Hasitha Fernando reviews the first episode of Swamp Thing…
Swamp Thing follows the story of Abby Arcane (Crystal Reed), a doctor at the CDC who is called on to investigate a possible swamp borne disease outbreak in her hometown of Marais, Louisiana. While working the case she strikes up an unlikely friendship with Alec Holland (Andy Bean) a do-gooder scientist conducting research in the nearby bayou. Together they stumble upon a sinister plot involving the dark swampland of Marais, and the terrifying secrets it holds within…
Swamp Thing made its comic book debut in July 1971, within a standalone horror story belonging to the House of Secrets anthology series, published by DC Comics. Created by writer Len Wein and artist Bernie Wrightson, the character found its greatest popularity in the 70’s and early 90’s with acclaimed writers such as Alan Moore and Grant Morrison contributing extensively to its ever-growing mythos. Apart from the print medium, the property also gained a decent cult-following for its two movies and TV series which aired in the early 90’s. Now you can call me sentimental, but boy was I a fan of this Swamp Thing TV series or what! There was something that drew me to this darkly campy over-the-top affair which was equal parts laughable, loveable and terrifying all at the same time. Naturally I was super stoked to see this character being revamped for the modern audience by the DC streaming service. The heavy involvement of Conjuring alums James Wan and writer Gary Dauberman only served to reinforce my faith upon this new adaptation. So, now we come to the question; does this latest take on the character deliver? And the resounding response is- ‘HELL YES!’.

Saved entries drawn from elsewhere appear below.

===== src/bsr_cfg.svh =====
`ifndef BSR_CFG_SVH
`define BSR_CFG_SVH
`define BSR_PM_ADDR_W 12
`define BSR_PAGE_W 8
`define BSR_DM_ADDR_W 8
`define BSR_DATA_W 8
`define BSR_PM_WORD_W 16
`define BSR_BIT_SEL_W 3
`define BSR_LAST_PAGE 4'hf
`define BSR_TABLE_HIGH_LATCH_RESET 8'h00
`define BSR_SKIP_CYCLES 2
`endif


===== src/bsr_pkg.sv =====
`include "bsr_cfg.svh"
package bsr_pkg;
    typedef enum logic [1:0] {
        BSR_OP_NONE,
        BSR_OP_SKIP_IF_BIT_CLEAR,
        BSR_OP_READ_TABLE_CURRENT_PAGE,
        BSR_OP_READ_TABLE_LAST_PAGE
    } bsr_op_t;

    typedef struct packed {
        logic valid;
        bsr_op_t op;
        logic [`BSR_DM_ADDR_W-1:0] addr;
        logic [`BSR_BIT_SEL_W-1:0] bitSel;
    } bsr_instr_t;

    typedef struct packed {
        logic we;
        logic [`BSR_DM_ADDR_W-1:0] addr;
        logic [`BSR_DATA_W-1:0] data;
    } bsr_dm_wr_t;
endpackage


===== src/bsr_exec.sv =====
`timescale 1ns/1ps
`include "bsr_cfg.svh"
// Contract
// - Bit-skip tests chosen data bit; if zero, the next instruction is discarded.
// - Taken skip lasts two cycles, dummy operation replaces the skipped instruction.
// - If tested bit is one, execution continues with the next instruction.
// - Current-page table read fetches word at pointer within the current page.
// - Table read writes low byte to data memory, high byte to table-high latch.
// - Last-page table read fetches the word from the last program page.
module bsr_exec #(
    parameter int PM_ADDR_W = `BSR_PM_ADDR_W,
    parameter int PAGE_W = `BSR_PAGE_W,
    parameter int DATA_W = `BSR_DATA_W,
    parameter int PM_WORD_W = `BSR_PM_WORD_W,
    parameter int BIT_SEL_W = `BSR_BIT_SEL_W
) (
    input wire logic clock,
    input wire logic nrst,
    input wire bsr_pkg::bsr_instr_t instr,
    input wire logic [DATA_W-1:0] dmRdData,
    input wire logic [PAGE_W-1:0] tablePointer,
    input wire logic [PM_ADDR_W-1:0] pcAddr,
    input wire logic [PM_WORD_W-1:0] pmRdData,
    output logic [`BSR_DM_ADDR_W-1:0] dmRdAddr,
    output bsr_pkg::bsr_dm_wr_t dmWr,
    output logic [PM_ADDR_W-1:0] pmRdAddr,
    output logic pmRdEn,
    output logic [DATA_W-1:0] tableHighLatch,
    output logic flushNext,
    output logic busy,
    output logic flagWe
);
    import bsr_pkg::*;

    typedef enum logic [1:0] {
        BSR_ST_IDLE,
        BSR_ST_TABLE,
        BSR_ST_DUMMY
    } bsr_state_t;

    // Upper program address bits that name the page
    localparam int PAGE_HI_W = PM_ADDR_W - PAGE_W;

    logic rstSync_n;
    logic [BIT_SEL_W-1:0] bitSel;
    logic [DATA_W-1:0] bitHit;
    logic testedBitSet;
    logic accept;
    logic isSkip;
    logic isTableCur;
    logic isTableLast;

    bsr_state_t state_reg, state_next;
    logic [`BSR_DM_ADDR_W-1:0] dmRdAddr_reg, dmRdAddr_next;
    logic [`BSR_DM_ADDR_W-1:0] tgt_reg, tgt_next;
    bsr_dm_wr_t dmWr_reg, dmWr_next;
    logic [PM_ADDR_W-1:0] pmRdAddr_reg, pmRdAddr_next;
    logic pmRdEn_reg, pmRdEn_next;
    logic [DATA_W-1:0] tbh_reg, tbh_next;
    logic flush_reg, flush_next;
    logic busy_reg, busy_next;
    logic flagWe_reg, flagWe_next;

    bsr_reset_sync uSync (
        .clock(clock),
        .nrst(nrst),
        .syncRst_n(rstSync_n)
    );

    // Data memory answers combinationally to the address of the issued instruction
    assign bitSel = instr.bitSel;

    // One lane per data bit; only the selected lane can be high
    genvar gi;
    generate
        for (gi = 0; gi < DATA_W; gi = gi + 1) begin : gBit
            assign bitHit[gi] = dmRdData[gi] & (bitSel == BIT_SEL_W'(gi));
        end
    endgenerate

    assign testedBitSet = |bitHit;
    // Second slot of a two-cycle instruction takes no new work
    assign accept = instr.valid && (state_reg == BSR_ST_IDLE);
    assign isSkip = accept && (instr.op == BSR_OP_SKIP_IF_BIT_CLEAR);
    assign isTableCur = accept && (instr.op == BSR_OP_READ_TABLE_CURRENT_PAGE);
    assign isTableLast = accept && (instr.op == BSR_OP_READ_TABLE_LAST_PAGE);

    // Sequencer
    always_comb begin
        state_next = state_reg;
        case (state_reg)
            BSR_ST_IDLE: begin
                if (isSkip && !testedBitSet) begin
                    state_next = BSR_ST_DUMMY;
                end else if (isTableCur || isTableLast) begin
                    state_next = BSR_ST_TABLE;
                end
            end
            BSR_ST_TABLE: begin
                state_next = BSR_ST_IDLE;
            end
            BSR_ST_DUMMY: begin
                // Flushed instruction lands here and is dropped
                state_next = BSR_ST_IDLE;
            end
            default: begin
                state_next = BSR_ST_IDLE;
            end
        endcase
    end

    always_ff @(posedge clock or negedge rstSync_n) begin
        if (!rstSync_n) begin
            state_reg <= BSR_ST_IDLE;
        end else begin
            state_reg <= state_next;
        end
    end

    // Program fetch; the address holds until the next table read
    always_comb begin
        pmRdAddr_next = pmRdAddr_reg;
        pmRdEn_next = 1'b0;
        tgt_next = tgt_reg;
        if (isTableCur) begin
            pmRdAddr_next = {pcAddr[PM_ADDR_W-1:PAGE_W], tablePointer};
            pmRdEn_next = 1'b1;
            tgt_next = instr.addr;
        end else if (isTableLast) begin
            pmRdAddr_next = {PAGE_HI_W'(`BSR_LAST_PAGE), tablePointer};
            pmRdEn_next = 1'b1;
            tgt_next = instr.addr;
        end
    end

    always_ff @(posedge clock or negedge rstSync_n) begin
        if (!rstSync_n) begin
            pmRdAddr_reg <= '0;
            pmRdEn_reg <= 1'b0;
            tgt_reg <= '0;
        end else begin
            pmRdAddr_reg <= pmRdAddr_next;
            pmRdEn_reg <= pmRdEn_next;
            tgt_reg <= tgt_next;
        end
    end

    // Program memory answers within the strobe cycle, taken on its closing edge
    always_comb begin
        dmWr_next = '0;
        tbh_next = tbh_reg;
        if (state_reg == BSR_ST_TABLE) begin
            dmWr_next.we = 1'b1;
            dmWr_next.addr = tgt_reg;
            dmWr_next.data = pmRdData[DATA_W-1:0];
            tbh_next = pmRdData[PM_WORD_W-1:DATA_W];
        end
    end

    always_ff @(posedge clock or negedge rstSync_n) begin
        if (!rstSync_n) begin
            dmWr_reg <= '0;
            tbh_reg <= `BSR_TABLE_HIGH_LATCH_RESET;
        end else begin
            dmWr_reg <= dmWr_next;
            tbh_reg <= tbh_next;
        end
    end

    // Skip and second-slot indication towards the fetch pipeline
    always_comb begin
        flush_next = 1'b0;
        busy_next = 1'b0;
        if (isSkip) begin
            if (!testedBitSet) begin
                flush_next = 1'b1;
                busy_next = 1'b1;
            end else begin
                flush_next = 1'b0;
            end
        end else if (isTableCur || isTableLast) begin
            busy_next = 1'b1;
        end
    end

    always_ff @(posedge clock or negedge rstSync_n) begin
        if (!rstSync_n) begin
            flush_reg <= 1'b0;
            busy_reg <= 1'b0;
        end else begin
            flush_reg <= flush_next;
            busy_reg <= busy_next;
        end
    end

    always_comb begin
        dmRdAddr_next = instr.addr;
    end

    always_ff @(posedge clock or negedge rstSync_n) begin
        if (!rstSync_n) begin
            dmRdAddr_reg <= '0;
        end else begin
            dmRdAddr_reg <= dmRdAddr_next;
        end
    end

    // These instructions own no status flag, so the strobe never rises
    always_comb begin
        flagWe_next = 1'b0;
    end

    always_ff @(posedge clock or negedge rstSync_n) begin
        if (!rstSync_n) begin
            flagWe_reg <= 1'b0;
        end else begin
            flagWe_reg <= flagWe_next;
        end
    end

    assign dmRdAddr = dmRdAddr_reg;
    assign dmWr = dmWr_reg;
    assign pmRdAddr = pmRdAddr_reg;
    assign pmRdEn = pmRdEn_reg;
    assign tableHighLatch = tbh_reg;
    assign flushNext = flush_reg;
    assign busy = busy_reg;
    assign flagWe = flagWe_reg;
endmodule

The pilot episode kicks off with a darkly tragic and appropriately ominous Hans Zimmer-esque opening theme courtesy of Brian Tyler (Iron Man 3) which perfectly captures the tone of the TV series. Following this rather sepulchral introduction the scene then shifts to a group of hired thugs who are up to no good, in the middle of the bayou. What happens next seems like something straight out of a Stephen King horror novel as the hapless souls are torn limb from limb in gruesome fashion by the local plant life. We are then introduced to CDC doctor Abby Arcane, who’s less than pleased to be back in Marais to investigate a possible virus originating from the swampland. She eventually saddles up with disgraced scientist Alec Holland, who believes that a mysterious accelerated mutagen tied with his research is the true culprit of this outbreak. However, Alec is eventually shot and killed by an unknown assailant while trying to test this theory out in a secluded aspect of the bayou. He succumbs to his grievous injuries and is dragged away by the surrounding swamp flora thus completing his transformation into…the Swamp Thing.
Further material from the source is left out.